[Exercise]
Look through the records below for the line holding "### src/rtl/camera_pkg.sv". Write it out exactly, with each following line through the line holding "localparam int NRE_CYC_DEF".

___ The records ___

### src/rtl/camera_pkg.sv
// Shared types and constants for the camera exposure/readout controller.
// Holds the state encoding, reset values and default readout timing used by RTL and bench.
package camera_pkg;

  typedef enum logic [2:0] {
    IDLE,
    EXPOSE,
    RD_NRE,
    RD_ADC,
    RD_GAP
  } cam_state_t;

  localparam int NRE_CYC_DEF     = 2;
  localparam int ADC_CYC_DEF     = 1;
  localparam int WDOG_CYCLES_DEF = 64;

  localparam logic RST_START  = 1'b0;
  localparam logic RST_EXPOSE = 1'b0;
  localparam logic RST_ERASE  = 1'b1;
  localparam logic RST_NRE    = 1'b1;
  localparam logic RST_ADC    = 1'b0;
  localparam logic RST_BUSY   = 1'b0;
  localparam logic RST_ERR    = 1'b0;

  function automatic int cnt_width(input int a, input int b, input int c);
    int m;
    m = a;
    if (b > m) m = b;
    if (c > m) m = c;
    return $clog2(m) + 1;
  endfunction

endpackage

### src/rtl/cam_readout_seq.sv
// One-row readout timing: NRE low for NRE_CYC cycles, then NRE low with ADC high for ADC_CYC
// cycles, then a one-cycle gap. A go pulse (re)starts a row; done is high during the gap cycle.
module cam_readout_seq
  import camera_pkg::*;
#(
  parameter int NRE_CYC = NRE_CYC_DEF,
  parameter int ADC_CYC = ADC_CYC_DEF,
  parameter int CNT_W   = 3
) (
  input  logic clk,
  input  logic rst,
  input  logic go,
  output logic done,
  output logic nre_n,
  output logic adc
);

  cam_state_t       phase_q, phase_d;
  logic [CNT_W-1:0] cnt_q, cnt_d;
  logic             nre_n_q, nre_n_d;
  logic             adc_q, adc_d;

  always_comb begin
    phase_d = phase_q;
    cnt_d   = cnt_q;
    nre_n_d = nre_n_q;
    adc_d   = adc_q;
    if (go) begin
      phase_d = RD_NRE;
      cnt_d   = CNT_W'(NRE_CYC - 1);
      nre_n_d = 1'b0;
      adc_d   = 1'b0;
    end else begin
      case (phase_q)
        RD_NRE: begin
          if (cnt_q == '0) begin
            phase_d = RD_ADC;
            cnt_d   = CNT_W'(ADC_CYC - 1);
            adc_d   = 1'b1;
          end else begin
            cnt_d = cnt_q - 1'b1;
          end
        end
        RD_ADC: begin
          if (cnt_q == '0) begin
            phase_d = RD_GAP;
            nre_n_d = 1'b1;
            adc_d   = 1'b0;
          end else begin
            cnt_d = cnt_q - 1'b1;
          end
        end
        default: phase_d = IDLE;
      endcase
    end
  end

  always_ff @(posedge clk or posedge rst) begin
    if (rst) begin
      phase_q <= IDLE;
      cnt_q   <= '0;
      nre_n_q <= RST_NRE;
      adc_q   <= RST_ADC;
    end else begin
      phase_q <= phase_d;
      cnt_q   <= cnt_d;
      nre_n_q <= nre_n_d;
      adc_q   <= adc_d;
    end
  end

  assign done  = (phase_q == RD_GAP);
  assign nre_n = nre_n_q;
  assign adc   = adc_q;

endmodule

___
___ The records ___

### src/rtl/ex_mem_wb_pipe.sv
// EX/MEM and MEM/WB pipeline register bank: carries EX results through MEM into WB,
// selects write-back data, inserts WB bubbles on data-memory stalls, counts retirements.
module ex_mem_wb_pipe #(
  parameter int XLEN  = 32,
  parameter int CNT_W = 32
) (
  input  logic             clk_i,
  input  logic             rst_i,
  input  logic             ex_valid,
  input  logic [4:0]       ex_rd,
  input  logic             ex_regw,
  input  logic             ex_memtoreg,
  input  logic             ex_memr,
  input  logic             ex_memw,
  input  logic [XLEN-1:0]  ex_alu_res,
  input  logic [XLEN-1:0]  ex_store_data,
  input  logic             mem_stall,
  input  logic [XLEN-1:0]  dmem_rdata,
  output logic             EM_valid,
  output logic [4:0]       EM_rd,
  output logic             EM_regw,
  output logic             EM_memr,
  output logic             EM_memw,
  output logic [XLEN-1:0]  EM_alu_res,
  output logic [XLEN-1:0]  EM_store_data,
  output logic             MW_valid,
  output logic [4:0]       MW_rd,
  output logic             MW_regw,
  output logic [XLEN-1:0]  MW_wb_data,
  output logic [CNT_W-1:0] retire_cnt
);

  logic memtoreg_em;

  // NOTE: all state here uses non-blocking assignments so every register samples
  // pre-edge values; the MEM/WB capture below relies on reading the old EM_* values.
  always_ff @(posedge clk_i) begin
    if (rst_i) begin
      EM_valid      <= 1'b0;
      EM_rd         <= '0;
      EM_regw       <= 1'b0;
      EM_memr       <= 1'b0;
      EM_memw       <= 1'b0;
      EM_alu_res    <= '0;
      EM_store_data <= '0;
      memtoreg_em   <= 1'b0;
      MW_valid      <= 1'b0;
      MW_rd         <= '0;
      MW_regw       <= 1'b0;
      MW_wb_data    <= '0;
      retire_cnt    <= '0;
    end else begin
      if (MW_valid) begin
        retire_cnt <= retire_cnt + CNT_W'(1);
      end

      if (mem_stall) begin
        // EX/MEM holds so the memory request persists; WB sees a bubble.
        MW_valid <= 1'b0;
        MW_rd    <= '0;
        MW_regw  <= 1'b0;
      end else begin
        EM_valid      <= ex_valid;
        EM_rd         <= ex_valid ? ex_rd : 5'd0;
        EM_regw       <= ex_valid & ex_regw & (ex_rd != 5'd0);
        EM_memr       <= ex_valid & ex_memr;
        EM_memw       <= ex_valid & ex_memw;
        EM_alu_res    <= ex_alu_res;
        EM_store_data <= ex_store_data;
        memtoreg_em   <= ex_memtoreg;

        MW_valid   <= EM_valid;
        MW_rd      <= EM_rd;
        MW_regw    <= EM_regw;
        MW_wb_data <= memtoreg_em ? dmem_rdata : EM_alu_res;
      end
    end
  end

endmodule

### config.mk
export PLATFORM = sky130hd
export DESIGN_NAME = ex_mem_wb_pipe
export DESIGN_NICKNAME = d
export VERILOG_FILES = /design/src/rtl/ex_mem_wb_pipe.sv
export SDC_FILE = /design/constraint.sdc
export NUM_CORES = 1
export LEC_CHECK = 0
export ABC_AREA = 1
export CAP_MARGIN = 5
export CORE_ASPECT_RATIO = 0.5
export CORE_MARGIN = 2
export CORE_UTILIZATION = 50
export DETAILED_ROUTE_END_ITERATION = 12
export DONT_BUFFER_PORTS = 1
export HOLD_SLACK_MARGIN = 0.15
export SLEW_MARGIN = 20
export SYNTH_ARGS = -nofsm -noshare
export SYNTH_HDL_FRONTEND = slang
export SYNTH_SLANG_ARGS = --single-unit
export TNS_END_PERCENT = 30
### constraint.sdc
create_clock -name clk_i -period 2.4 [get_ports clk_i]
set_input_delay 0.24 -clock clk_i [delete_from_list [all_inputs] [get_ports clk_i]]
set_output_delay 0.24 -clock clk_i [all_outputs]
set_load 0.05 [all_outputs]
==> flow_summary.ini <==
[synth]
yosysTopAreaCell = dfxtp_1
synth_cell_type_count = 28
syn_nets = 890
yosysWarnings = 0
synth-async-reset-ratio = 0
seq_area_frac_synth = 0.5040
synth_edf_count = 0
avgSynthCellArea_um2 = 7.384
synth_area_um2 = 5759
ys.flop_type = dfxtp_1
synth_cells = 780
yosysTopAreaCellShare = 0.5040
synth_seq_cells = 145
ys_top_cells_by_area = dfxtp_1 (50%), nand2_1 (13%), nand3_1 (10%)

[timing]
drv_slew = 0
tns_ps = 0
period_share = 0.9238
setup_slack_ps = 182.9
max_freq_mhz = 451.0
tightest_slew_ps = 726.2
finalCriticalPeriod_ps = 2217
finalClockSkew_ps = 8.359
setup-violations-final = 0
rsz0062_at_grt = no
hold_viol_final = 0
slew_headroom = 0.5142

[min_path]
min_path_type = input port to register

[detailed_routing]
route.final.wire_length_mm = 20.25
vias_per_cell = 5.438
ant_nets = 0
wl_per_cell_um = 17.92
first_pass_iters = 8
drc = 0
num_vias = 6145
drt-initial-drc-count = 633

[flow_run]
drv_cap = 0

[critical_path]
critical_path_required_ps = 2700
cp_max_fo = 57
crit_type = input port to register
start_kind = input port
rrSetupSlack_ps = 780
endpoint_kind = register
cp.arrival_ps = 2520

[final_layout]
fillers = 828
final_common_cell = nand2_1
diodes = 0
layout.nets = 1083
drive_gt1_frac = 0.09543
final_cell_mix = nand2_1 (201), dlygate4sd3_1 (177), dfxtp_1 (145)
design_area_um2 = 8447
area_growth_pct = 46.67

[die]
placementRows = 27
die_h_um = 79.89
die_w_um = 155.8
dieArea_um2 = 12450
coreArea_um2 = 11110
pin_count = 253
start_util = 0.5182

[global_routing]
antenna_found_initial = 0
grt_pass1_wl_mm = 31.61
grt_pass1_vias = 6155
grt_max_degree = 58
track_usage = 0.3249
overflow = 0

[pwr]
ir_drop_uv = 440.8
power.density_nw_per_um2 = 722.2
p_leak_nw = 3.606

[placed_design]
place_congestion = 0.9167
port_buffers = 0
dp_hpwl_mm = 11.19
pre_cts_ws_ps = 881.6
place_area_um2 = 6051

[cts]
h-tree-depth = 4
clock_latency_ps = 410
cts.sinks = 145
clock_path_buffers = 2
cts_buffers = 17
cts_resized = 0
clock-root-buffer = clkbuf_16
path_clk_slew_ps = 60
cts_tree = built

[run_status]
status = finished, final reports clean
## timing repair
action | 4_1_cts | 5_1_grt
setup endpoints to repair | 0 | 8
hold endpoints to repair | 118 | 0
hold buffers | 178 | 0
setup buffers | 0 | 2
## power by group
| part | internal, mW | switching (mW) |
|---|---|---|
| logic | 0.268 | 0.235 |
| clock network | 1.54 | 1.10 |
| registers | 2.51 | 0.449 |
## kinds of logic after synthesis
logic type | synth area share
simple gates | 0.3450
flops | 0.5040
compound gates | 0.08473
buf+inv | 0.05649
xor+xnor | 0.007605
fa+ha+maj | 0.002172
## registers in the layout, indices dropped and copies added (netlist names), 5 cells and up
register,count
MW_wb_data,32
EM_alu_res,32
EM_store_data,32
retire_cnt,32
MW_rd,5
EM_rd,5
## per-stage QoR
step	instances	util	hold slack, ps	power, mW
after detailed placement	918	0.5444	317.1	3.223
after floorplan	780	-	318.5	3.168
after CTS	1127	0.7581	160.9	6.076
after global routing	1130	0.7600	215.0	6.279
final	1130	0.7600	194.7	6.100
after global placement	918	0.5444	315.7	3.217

___

[Solution to the problem]
### src/rtl/camera_pkg.sv
// Shared types and constants for the camera exposure/readout controller.
// Holds the state encoding, reset values and default readout timing used by RTL and bench.
package camera_pkg;

  typedef enum logic [2:0] {
    IDLE,
    EXPOSE,
    RD_NRE,
    RD_ADC,
    RD_GAP
  } cam_state_t;

  localparam int NRE_CYC_DEF     = 2;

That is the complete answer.